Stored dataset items
▬▬▬

## src/rtl/word_guess_controller_pkg.sv

```systemverilog
// Shared definitions for the word-guess controller: FSM encoding, per-letter
// score codes and the default letter width.
package word_guess_controller_pkg;

  // Default width of one letter code.
  localparam int LETTER_W_DEF = 6;

  // Game state machine encoding.
  typedef enum logic [1:0] {
    ST_ENTRY = 2'd0,
    ST_CHECK = 2'd1,
    ST_WIN   = 2'd2,
    ST_LOSE  = 2'd3
  } state_e;

  // Per-position score codes; three of these pack into the 6-bit result,
  // position 1 in the top two bits.
  localparam logic [1:0] RES_MISS    = 2'b00;
  localparam logic [1:0] RES_PRESENT = 2'b01;
  localparam logic [1:0] RES_EXACT   = 2'b10;

  // Result word for a fully correct guess.
  localparam logic [5:0] RES_ALL_EXACT = {RES_EXACT, RES_EXACT, RES_EXACT};

  // Saturating increment used for the 3-bit attempt counter.
  function automatic logic [2:0] sat_inc3(input logic [2:0] v);
    sat_inc3 = (v == 3'd7) ? 3'd7 : v + 3'd1;
  endfunction

endpackage

```

## src/rtl/word_guess_controller_guess_scorer.sv

```systemverilog
// Purely combinational scorer: compares a 3-letter guess with the target and
// produces a 2-bit code per position (miss / present elsewhere / exact).
// Letter order in both words: position 1 in the most significant slice.
module guess_scorer
  import word_guess_controller_pkg::*;
#(
  parameter int LETTER_W = LETTER_W_DEF
) (
  input  logic [3*LETTER_W-1:0] guess,
  input  logic [3*LETTER_W-1:0] target,
  output logic [5:0]            result
);

  logic [LETTER_W-1:0] g [3];
  logic [LETTER_W-1:0] t [3];
  logic [2:0]          exact;
  logic [2:0]          present;

  // Unpack letters and flag exact matches; index 0 is position 1.
  always_comb begin
    for (int i = 0; i < 3; i++) begin
      g[i]     = guess[(2-i)*LETTER_W +: LETTER_W];
      t[i]     = target[(2-i)*LETTER_W +: LETTER_W];
      exact[i] = (g[i] == t[i]);
    end
  end

  // A letter is "present" when it matches some other position of the target
  // that is not itself already claimed by an exact match.
  always_comb begin
    present = 3'b000;
    for (int i = 0; i < 3; i++) begin
      for (int j = 0; j < 3; j++) begin
        if ((j != i) && !exact[i] && !exact[j] && (g[i] == t[j])) begin
          present[i] = 1'b1;
        end
      end
    end
  end

  // Pack the per-position codes, exact taking precedence over present.
  always_comb begin
    result = 6'b000000;
    for (int i = 0; i < 3; i++) begin
      if (exact[i]) begin
        result[(2-i)*2 +: 2] = RES_EXACT;
      end else if (present[i]) begin
        result[(2-i)*2 +: 2] = RES_PRESENT;
      end else begin
        result[(2-i)*2 +: 2] = RES_MISS;
      end
    end
  end

endmodule

```

## src/rtl/word_guess_controller.sv

```systemverilog
// Word-guess game controller. Turns debounced button levels into single-cycle
// decoder commands (en / del / clr), tracks how many letters the decoder
// holds, scores a submitted guess and runs the ENTRY/CHECK/WIN/LOSE game FSM.
//
// Handshake: there is no valid/ready flow control. Each button is a level;
// its rising edge (level high now, low last cycle) is one request, taken in
// the cycle it is seen. Every output is registered, so a request seen in
// cycle n shows its effect in cycle n+1. dec_en, dec_del and dec_clr are
// one-cycle pulses and at most one of them is high in any cycle.
module word_guess_controller
  import word_guess_controller_pkg::*;
#(
  parameter int MAX_GUESSES = 6,
  parameter int LETTER_W    = LETTER_W_DEF
) (
  input  logic                  clk,
  input  logic                  rst,
  input  logic                  btn_en,
  input  logic                  btn_del,
  input  logic                  btn_submit,
  input  logic [LETTER_W-1:0]   letter1,
  input  logic [LETTER_W-1:0]   letter2,
  input  logic [LETTER_W-1:0]   letter3,
  input  logic [3*LETTER_W-1:0] target_word,
  output logic                  dec_en,
  output logic                  dec_del,
  output logic                  dec_clr,
  output logic [1:0]            letter_count,
  output logic [5:0]            result,
  output logic [2:0]            guess_num,
  output logic                  win,
  output logic                  lose
);

  state_e     state_q, state_d;
  logic       en_prev_q, del_prev_q, sub_prev_q;
  logic       dec_en_q, dec_en_d;
  logic       dec_del_q, dec_del_d;
  logic       dec_clr_q, dec_clr_d;
  logic [1:0] count_q, count_d;
  logic [5:0] result_q, result_d;
  logic [2:0] guess_q, guess_d;
  logic       win_q, win_d;
  logic       lose_q, lose_d;

  logic       en_edge, del_edge, sub_edge;
  logic [5:0] score;
  logic [2:0] guess_inc;

  // Rising-edge detection against last cycle's button levels.
  assign en_edge  = btn_en     & ~en_prev_q;
  assign del_edge = btn_del    & ~del_prev_q;
  assign sub_edge = btn_submit & ~sub_prev_q;

  assign guess_inc = sat_inc3(guess_q);

  guess_scorer #(
    .LETTER_W (LETTER_W)
  ) u_scorer (
    .guess  ({letter1, letter2, letter3}),
    .target (target_word),
    .result (score)
  );

  // State, history and all output registers.
  always_ff @(posedge clk or negedge rst) begin
    if (!rst) begin
      state_q    <= ST_ENTRY;
      en_prev_q  <= 1'b0;
      del_prev_q <= 1'b0;
      sub_prev_q <= 1'b0;
      dec_en_q   <= 1'b0;
      dec_del_q  <= 1'b0;
      dec_clr_q  <= 1'b0;
      count_q    <= 2'd0;
      result_q   <= 6'd0;
      guess_q    <= 3'd0;
      win_q      <= 1'b0;
      lose_q     <= 1'b0;
    end else begin
      state_q    <= state_d;
      en_prev_q  <= btn_en;
      del_prev_q <= btn_del;
      sub_prev_q <= btn_submit;
      dec_en_q   <= dec_en_d;
      dec_del_q  <= dec_del_d;
      dec_clr_q  <= dec_clr_d;
      count_q    <= count_d;
      result_q   <= result_d;
      guess_q    <= guess_d;
      win_q      <= win_d;
      lose_q     <= lose_d;
    end
  end

  // Next-state and next-output logic for the game FSM.
  always_comb begin
    state_d   = state_q;
    dec_en_d  = 1'b0;
    dec_del_d = 1'b0;
    dec_clr_d = 1'b0;
    count_d   = count_q;
    result_d  = result_q;
    guess_d   = guess_q;
    win_d     = win_q;
    lose_d    = lose_q;

    unique case (state_q)
      ST_ENTRY: begin
        // Submit of a full guess takes priority; otherwise delete beats enter.
        if (sub_edge && (count_q == 2'd3)) begin
          state_d = ST_CHECK;
        end else if (del_edge) begin
          if (count_q != 2'd0) begin
            dec_del_d = 1'b1;
            count_d   = count_q - 2'd1;
          end
        end else if (en_edge && (count_q != 2'd3)) begin
          dec_en_d = 1'b1;
          count_d  = count_q + 2'd1;
        end
      end

      ST_CHECK: begin
        // Single-cycle scoring state; letters are stable here.
        result_d = score;
        guess_d  = guess_inc;
        if (score == RES_ALL_EXACT) begin
          state_d = ST_WIN;
          win_d   = 1'b1;
        end else if (guess_inc == 3'(MAX_GUESSES)) begin
          state_d = ST_LOSE;
          lose_d  = 1'b1;
        end else begin
          state_d   = ST_ENTRY;
          dec_clr_d = 1'b1;
          count_d   = 2'd0;
        end
      end

      ST_WIN, ST_LOSE: begin
        // Game over: only submit (new game) is honoured.
        if (sub_edge) begin
          state_d   = ST_ENTRY;
          dec_clr_d = 1'b1;
          count_d   = 2'd0;
          guess_d   = 3'd0;
          result_d  = 6'd0;
          win_d     = 1'b0;
          lose_d    = 1'b0;
        end
      end

      default: begin
        state_d = ST_ENTRY;
      end
    endcase
  end

  assign dec_en       = dec_en_q;
  assign dec_del      = dec_del_q;
  assign dec_clr      = dec_clr_q;
  assign letter_count = count_q;
  assign result       = result_q;
  assign guess_num    = guess_q;
  assign win          = win_q;
  assign lose         = lose_q;

endmodule

```

## config.mk

```make
export PLATFORM = sky130hd
export DESIGN_NAME = word_guess_controller
export DESIGN_NICKNAME = d
export VERILOG_FILES = /design/src/rtl/word_guess_controller_pkg.sv /design/src/rtl/word_guess_controller_guess_scorer.sv /design/src/rtl/word_guess_controller.sv
export SDC_FILE = /design/constraint.sdc
export NUM_CORES = 1
export LEC_CHECK = 0
export BUFFER_PORTS_ARGS = -buffer_cell sky130_fd_sc_hd__clkbuf_2
export CORE_ASPECT_RATIO = 0.6
export CORE_MARGIN = 2
export CORE_UTILIZATION = 50
export CTS_CLUSTER_SIZE = 25
export DETAILED_ROUTE_END_ITERATION = 8
export PLACE_DENSITY_LB_ADDON = 0.1
export SYNTH_ARGS = -nofsm -noshare
export SYNTH_HDL_FRONTEND = slang
export SYNTH_SLANG_ARGS = --single-unit
export TNS_END_PERCENT = 1
```

## constraint.sdc

```tcl
create_clock -name clk -period 2.3 [get_ports clk]
set_input_delay 0.46 -clock clk [delete_from_list [all_inputs] [get_ports clk]]
set_output_delay 0.46 -clock clk [all_outputs]
set_load 0.005 [all_outputs]
```

==> Word-level counts from Yosys, hierarchy flattened <==
Index checks and enable logic that the tools add are counted.
{ "totals": {"elab_cells": 117, "mem_count": 0, "ff_bits": 21, "ram_bits": 0, "output_inout_bits": 16, "latchBits": 0, "mem_bits_ro": 0, "inputBits": 41} }
{ "op_classes": {"n_mul": 0, "n_div": 0, "eq_ne": 26, "n_bitwise": 6, "reduce_logical": 23, "n_addsub": 3, "shifts": 0, "n_mux": 47, "order_cmp": 0} }
{ "op_table": {"columns": ["operator", "n"], "rows": [
  ["== test 6 bit", 9],
  ["2-to-1 mux 2 bit", 13],
  ["2-to-1 mux 1 bit", 24],
  ["inequality test 2 bit (second input constant)", 8],
  ["one-hot mux 2 bit (3 select lines)", 2],
  ["one-hot mux 6 bit (2 select lines)", 1],
  ["logical AND 1 bit", 11],
  ["== test 2 bit (second input constant)", 3],
  ["== test 3 bit (second input constant)", 2],
  ["== test 6 bit (second input constant)", 1],
  ["2-to-1 mux 3 bit", 2],
  ["2-to-1 mux 6 bit", 1],
  ["inequality test 3 bit (second input constant)", 2],
  ["one-hot mux 1 bit (2 select lines)", 3],
  ["one-hot mux 3 bit (2 select lines)", 1],
  ["AND reduction 6 bit", 1],
  ["AND reduction 2 bit", 2],
  ["AND reduction 4 bit", 1],
  ["nonzero test 2 bit", 2],
  ["adder 3 x 1 -> 3 bit (second input constant)", 1],
  ["bitwise AND 1 bit", 3],
  ["zero test 1 bit", 3],
  ["NOT 1 bit", 3],
  ["AND reduction 3 bit", 1],
  ["other kinds (5)", 5]
]} }

==> Depth between registers and ports, before layout <==
Gate-level depths: netlist of the first run.
{ "depth": {"word_depth": 11, "depth_mapped": 6, "ltp_nobuf": 6} }

==> By module <==
Synthesis of the first run repeated with hierarchy kept, for this count alone.
{ "hier_totals": {"hier_cells": 182, "area_unflattened_um2": 1665.3} }
{ "modules_own_cells": {"columns": ["module", "area_each_um2", "cells_per_inst", "seq_area_each_um2", "instances"], "rows": [
  ["word_guess_controller", 1012.2, 98, 525.5, 1],
  ["guess_scorer", 653.1, 84, 0.0, 1]
]} }

==> Worst setup path before layout of the first run <==
No wires, ideal clock.
{ "synth_timing": {"kind": "input-to-reg", "startpoint": "input btn_del", "endpoint": "register count_q[1] (netlist: letter_count[1])", "arrival_time_ns": 1.467, "stages": 5, "n_path_buf": 0, "setup_time_ns": 0.082, "required_time_ns": 2.218, "path_slack_ns": 0.751, "path_cell_list": "nor2b_4 or3_1 a311o_1 nor2b_1 a31oi_1"} }
{ "synth_via": {"elab_chain_len": 4, "elab_cells_between_ends": 7, "classes_between": "2 x eq/ne; 3 x mux; 1 x bitwise; 1 x reduce/logical"} }
{ "synth_rtl": {"columns": ["element", "line_no", "text"], "rows": [
  ["start: declaration", "word_guess_controller.sv:19", "input logic btn_del,"],
  ["bitwise AND 1 bit *", "word_guess_controller.sv:52", "assign del_edge = btn_del & ~del_prev_q;"],
  ["2-to-1 mux 2 bit", "word_guess_controller.sv:113", "end else if (del_edge) begin"],
  ["2-to-1 mux 2 bit", "word_guess_controller.sv:111", "if (sub_edge && (count_q == 2'd3)) begin"],
  ["one-hot mux 2 bit (3 select lines)", "word_guess_controller.sv:108", "unique case (state_q)"],
  ["end signal: assignment", "word_guess_controller.sv:88", "count_q <= count_d;"],
  ["end: declaration", "word_guess_controller.sv:40", "logic [1:0] count_q, count_d;"]
]} }
Mark *: on every way between the ends. The rest lies on a longest branch, timed or not. The select of a mux whose other input is x is not followed.
A chain may end at the register's enable or synchronous reset.

==> Final worst setup path of the first run <==
{ "layout_timing": {"startpoint": "input letter3[1]", "endpoint": "register lose_q (netlist: lose)"} }
{ "layout_via": {"elab_chain_len": 11, "elab_cells_between_ends": 23, "classes_between": "5 x eq/ne; 10 x mux; 8 x reduce/logical"} }
{ "layout_rtl": {"columns": ["element", "line_no", "text"], "rows": [
  ["start: declaration", "word_guess_controller.sv:23", "input logic [LETTER_W-1:0] letter3,"],
  ["== test 6 bit", "word_guess_controller_guess_scorer.sv:24", "exact[i] = (g[i] == t[i]);"],
  ["zero test 1 bit", "word_guess_controller_guess_scorer.sv:34", "if ((j != i) && !exact[i] && !exact[j] && (g[i] == t[j])) begin"],
  ["logical AND 1 bit (2 in series)", "word_guess_controller_guess_scorer.sv:34", null],
  ["2-to-1 mux 1 bit (2 in series)", "word_guess_controller_guess_scorer.sv:34", null],
  ["2-to-1 mux 1 bit", "word_guess_controller_guess_scorer.sv:47", "end else if (present[i]) begin"],
  ["2-to-1 mux 2 bit", "word_guess_controller_guess_scorer.sv:45", "if (exact[i]) begin"],
  ["== test 6 bit *", "word_guess_controller.sv:128", "if (score == RES_ALL_EXACT) begin"],
  ["inequality test 2 bit (no source line) *", null, null],
  ["AND reduction 4 bit (no source line) *", null, null],
  ["end signal: assignment", "word_guess_controller.sv:92", "lose_q <= lose_d;"],
  ["end: declaration", "word_guess_controller.sv:44", "logic lose_q, lose_d;"]
]} }
Mark *: on every way between the ends. The rest lies on a longest branch, timed or not.

==> results of run 1 <==
==> critical path: cells and delay by family <==
| family | cells | cell delay, ns |
|---|---|---|
| XOR/XNOR | 1 | 0.28 |
| AO/OA/AOI/OAI | 1 | 0.28 |
| AND/OR/NAND/NOR | 3 | 0.73 |
| buffers and inverters | 1 | 0.12 |
==> registers in the layout, summed over array words and instances (netlist names), 2 cells and up <==
| signal | flops |
|---|---|
| guess_num | 3 |
| letter_count | 2 |
| result | 6 |
| state_q | 2 |
==> layout make-up <==
| type | instances | area [um2] | share of cell area [%] |
|---|---|---|---|
| Clock buffer | 4 | 45.0 | 2.35 |
| Inverter | 1 | 3.75 | 0.196 |
| Multi-Input combinational cell | 139 | 1000 | 52.2 |
| Sequential cell | 21 | 526 | 27.5 |
| Tap cell | 42 | 52.6 | 2.75 |
| Timing Repair Buffer | 57 | 288 | 15.0 |
==> cell usage after synthesis <==
cell type	number	area [um2]
nor4b_1	1	8.76
a22o_1	4	35.0
nand2b_1	3	18.8
o22ai_1	3	18.8
buf_1	1	3.75
xnor2_1	24	210
a311o_1	1	10.0
nand4_1	4	25.0
nor3_2	3	30.0
nor2_1	8	30.0
inv_1	1	3.75
o21a_1	1	7.51
mux2i_1	1	10.0
o221ai_1	1	8.76
dfrtp_1	21	526
a22oi_1	1	7.51
a31oi_1	4	25.0
or2_2	1	6.26
or3_1	1	6.26
and2_1	2	12.5
ha_1	2	25.0
a21o_1	1	7.51
or2b_2	1	8.76
o21ai_0	3	15.0
a21oi_1	8	40.0
nor2b_4	1	13.8
nor2b_1	4	25.0
nand3_1	8	40.0
a32o_1	1	10.0
nor4_1	7	43.8
clkbuf_1	1	3.75
nand2_1	10	37.5
xor2_1	30	263
==> kinds of logic (layout without fill, tap and decap cells) <==
logic type,after synthesis,in the layout,share of synthesized area [%]
fa+ha+maj,2,2,1.63
mux,1,1,0.651
simple gates,54,54,20.0
compound gates,28,28,12.1
xor+xnor,54,54,30.8
flops,21,21,34.2
buf+inv,3,62,0.732
==> per-stage QoR <==
| step | utilization [%] | area (um2) | worst slack [ns] | power [mW] |
|---|---|---|---|---|
| CTS | 66.2 | 1910 | 0.652 | 1.51 |
| global route | 66.2 | 1910 | 0.504 | 1.62 |
| finish | 66.2 | 1910 | 0.600 | 1.51 |
| detailed placement | 64.7 | 1870 | 0.380 | 1.27 |
| global placement | 64.7 | 1870 | 0.330 | 1.25 |
| floorplan | - | 1540 | 0.751 | 0.988 |
==> worst paths after layout <==
check | startpoint | end | slack, ns | cells past startpoint
min reg2reg | lose | lose | 0.50 | 1
max in group asynchronous | rst | win | 1.79 | 1
min in group clk | btn_en | en_prev_q | 0.32 | 1
max reg2reg | en_prev_q | letter_count[1] | 0.74 | 5
max | letter3[1] | lose | 0.60 | 6
min | rst | result[0] | 0.16 | 1
==> where the power goes <==
group	switching [mW]	internal, mW
combinational	0.354	0.318
clock	0.115	0.123
sequential	0.117	0.486
==> per-layer routing <==
metal	vias up	part of all wire [%]	GRT usage, %
li1	692	-	-
met1	643	50	38.6
met2	80	38	34.1
met3	2	12	8.80
met4	0	0.20	2.81
met5	-	0	0
==> flow_metrics.py, run 1 <==
metrics = {
    "run_status": {
        "outcome": "complete, no violations",
    },
    "detailed_routing": {
        "wl_per_cell_um": 15.5,
        "drtAntennaViolNets": 0,
        "post-route-drc-count": 0,
        "dr.pass1.iters": 4,
        "drtIter0Drc": 119,
        "wirelength_um": 4100,
        "vias": 1417,
        "viasPerCell": 5.37,
    },
    "synth": {
        "syn_inst": 163,
        "ys_ff_latch": 21,
        "avgSynthCellArea_um2": 9.43,
        "ys_warn_count": 0,
        "ys_seq_area_share_pct": 34.2,
        "synth_cell_type_count": 33,
        "synthesis.nets": 206,
        "syn_area_um2": 1540,
    },
    "sta": {
        "rsz0062_at_grt": "false",
        "hold_viol": 0,
        "period_needed_ns": 1.70,
        "skew_ns": 0.00175,
        "worstMarginPinSlew_ns": 0.521,
        "slew_headroom_pct": 65.3,
        "drv_slew": 0,
        "setup_tns_ns": 0,
        "max_freq_ghz": 0.588,
        "setup_viol": 0,
        "holdWs_ns": 0.158,
        "finalCritPeriodShare_pct": 73.9,
    },
    "clock_tree": {
        "clkSlewWorstSetupHoldPaths_ns": 0.07,
        "cts_resized": 0,
        "cts_setup_buffers": 0,
        "cts_htree_levels": 1,
        "cts_buffer_depth": 2,
        "cts_tree": "done",
        "clockRootBuffer": "clkbuf_8",
        "cts_made_buffers": 3,
        "clock-sinks": 21,
        "postCtsHoldBufs": 0,
        "clk_latency_ns": 0.26,
    },
    "power": {
        "power_density_nw_per_um2": 790,
        "peakVddDrop_uv": 421,
        "leakage_nw": 0.890,
    },
    "finish": {
        "layout_commonest_cell": "clkbuf_2",
        "n_antenna_cell": 0,
        "area_delta_synth_final_pct": 24.6,
        "stdcell_count": 264,
        "fin_nets": 266,
        "layout_common_cells": "clkbuf_2, xor2_1, xnor2_1",
        "drive_gt1_share_pct": 29.7,
        "fillCellCount": 253,
    },
    "global_route": {
        "antenna_found_initial": 0,
        "grt_usage_pct": 24.9,
        "grt_max_degree": 22,
        "grt.overflow.total": 0,
        "grt_pass1_vias": 1308,
        "grt_pass1_wl_um": 6380,
    },
    "floorplanning": {
        "core-area_um2": 2890,
        "ios": 57,
        "start_util_pct": 53.2,
        "dieArea_um2": 3550,
        "placementRows": 15,
        "die_h_um": 46.9,
        "die-width_um": 75.6,
    },
    "setup_path": {
        "critPathLaunchType": "primary input",
        "cp-end-kind": "register",
        "cpMaxStageDelayCell": "nor3_2",
        "required_ns": 2.45,
        "cp_cell_sequence": "clkbuf_2 -> xnor2_1 -> nand4_1 -> nor3_2 -> nand3_1 -> a32o_1",
        "crit_type": "primary input to register",
        "slowest_delay_ns": 0.32,
        "critPathArrivalTime_ns": 1.85,
        "crit_fanout": 6,
    },
    "min_path": {
        "hold_class": "primary input to async pin",
    },
    "placed_design": {
        "dp.cells": 260,
        "place.gp.congestion": 0.964,
        "hpwl_um": 3460,
        "portBuffers": 56,
    },
    "run": {
        "drv_cap": 0,
    },
}
No activity file was read; power rests on OpenSTA's default activity.
==> inputs of run 2 (changes only) <==
--- a/config.mk
+++ b/config.mk
@@ -8,7 +8,7 @@
 export BUFFER_PORTS_ARGS = -buffer_cell sky130_fd_sc_hd__clkbuf_2
 export CORE_ASPECT_RATIO = 0.6
 export CORE_MARGIN = 2
-export CORE_UTILIZATION = 50
+export CORE_UTILIZATION = 44
 export CTS_CLUSTER_SIZE = 25
 export DETAILED_ROUTE_END_ITERATION = 8
 export PLACE_DENSITY_LB_ADDON = 0.1
==> constraint.sdc (replaced) <==
create_clock -name clk -period 1.5 [get_ports clk]
set_input_delay 0.3 -clock clk [delete_from_list [all_inputs] [get_ports clk]]
set_output_delay 0.3 -clock clk [all_outputs]
set_load 0.005 [all_outputs]
==> run 2 against run 1 <==
The run now ends with negative setup slack left. Clock skew grew 0.0014 ns. Worst setup slack worse by 0.61 ns. Final area rose by 12%. Global-route usage decreased by 0.87 points. Combinational power up 74%. Via count increased by 7.3%. Final cell count grew 12%. Count of clock-buffer cells in the layout stayed put. Critical path type is now register to register.
[config.mk]
export PLATFORM = sky130hd
export DESIGN_NAME = fetch_sequencer_flat
export DESIGN_NICKNAME = d
export VERILOG_FILES = /design/src/rtl/fetch_sequencer_if.sv /design/src/rtl/fetch_sequencer.sv /design/src/flat_wrapper.sv
export SDC_FILE = /design/constraint.sdc
export NUM_CORES = 1
export LEC_CHECK = 0
export BUFFER_PORTS_ARGS = -buffer_cell sky130_fd_sc_hd__buf_2
export CAP_MARGIN = 0
export CELL_PAD_IN_SITES_DETAIL_PLACEMENT = 1
export CELL_PAD_IN_SITES_GLOBAL_PLACEMENT = 1
export CORE_MARGIN = 2
export CORE_UTILIZATION = 45
export CTS_BUF_LIST = sky130_fd_sc_hd__clkbuf_4
export DETAILED_ROUTE_END_ITERATION = 6
export GPL_ROUTABILITY_DRIVEN = 0
export PLACE_DENSITY = 0.9
export RECOVER_POWER = 50
export SETUP_SLACK_MARGIN = 0.15
export SYNTH_ARGS = -nofsm -noshare
export SYNTH_HDL_FRONTEND = slang
export SYNTH_SLANG_ARGS = --single-unit
[constraint.sdc]
create_clock -name clk -period 9.7 [get_ports clk]
set_clock_uncertainty 0.05 [all_clocks]
set_input_delay 1.455 -clock clk [delete_from_list [all_inputs] [get_ports clk]]
set_output_delay 1.455 -clock clk [all_outputs]
set_load 0.01 [all_outputs]
[src/rtl/fetch_sequencer_if.sv]
// rtl/fetch_sequencer_if.sv - instruction memory and decode handshake bundle for fetch_sequencer
interface fetch_sequencer_if;
   logic        imem_req;
   logic [31:0] imem_addr;
   logic        imem_ack;
   logic [31:0] imem_data;
   logic        instr_valid;
   logic [31:0] instr;
   logic [31:0] instr_pc;
   logic        instr_ready;
   logic        branch;
   logic        zero;
   logic        jump;
   logic [15:0] br_offset;
   logic [25:0] jump_addr;
   logic        fault;

   modport master (
      output imem_req, imem_addr, instr_valid, instr, instr_pc, fault,
      input  imem_ack, imem_data, instr_ready, branch, zero, jump, br_offset, jump_addr
   );

   modport slave (
      input  imem_req, imem_addr, instr_valid, instr, instr_pc, fault,
      output imem_ack, imem_data, instr_ready, branch, zero, jump, br_offset, jump_addr
   );
endinterface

▬▬▬

Wherever the string "parameter" shows up in a line above, tally that line, and answer with the final number alone.

_SOLUTION_
3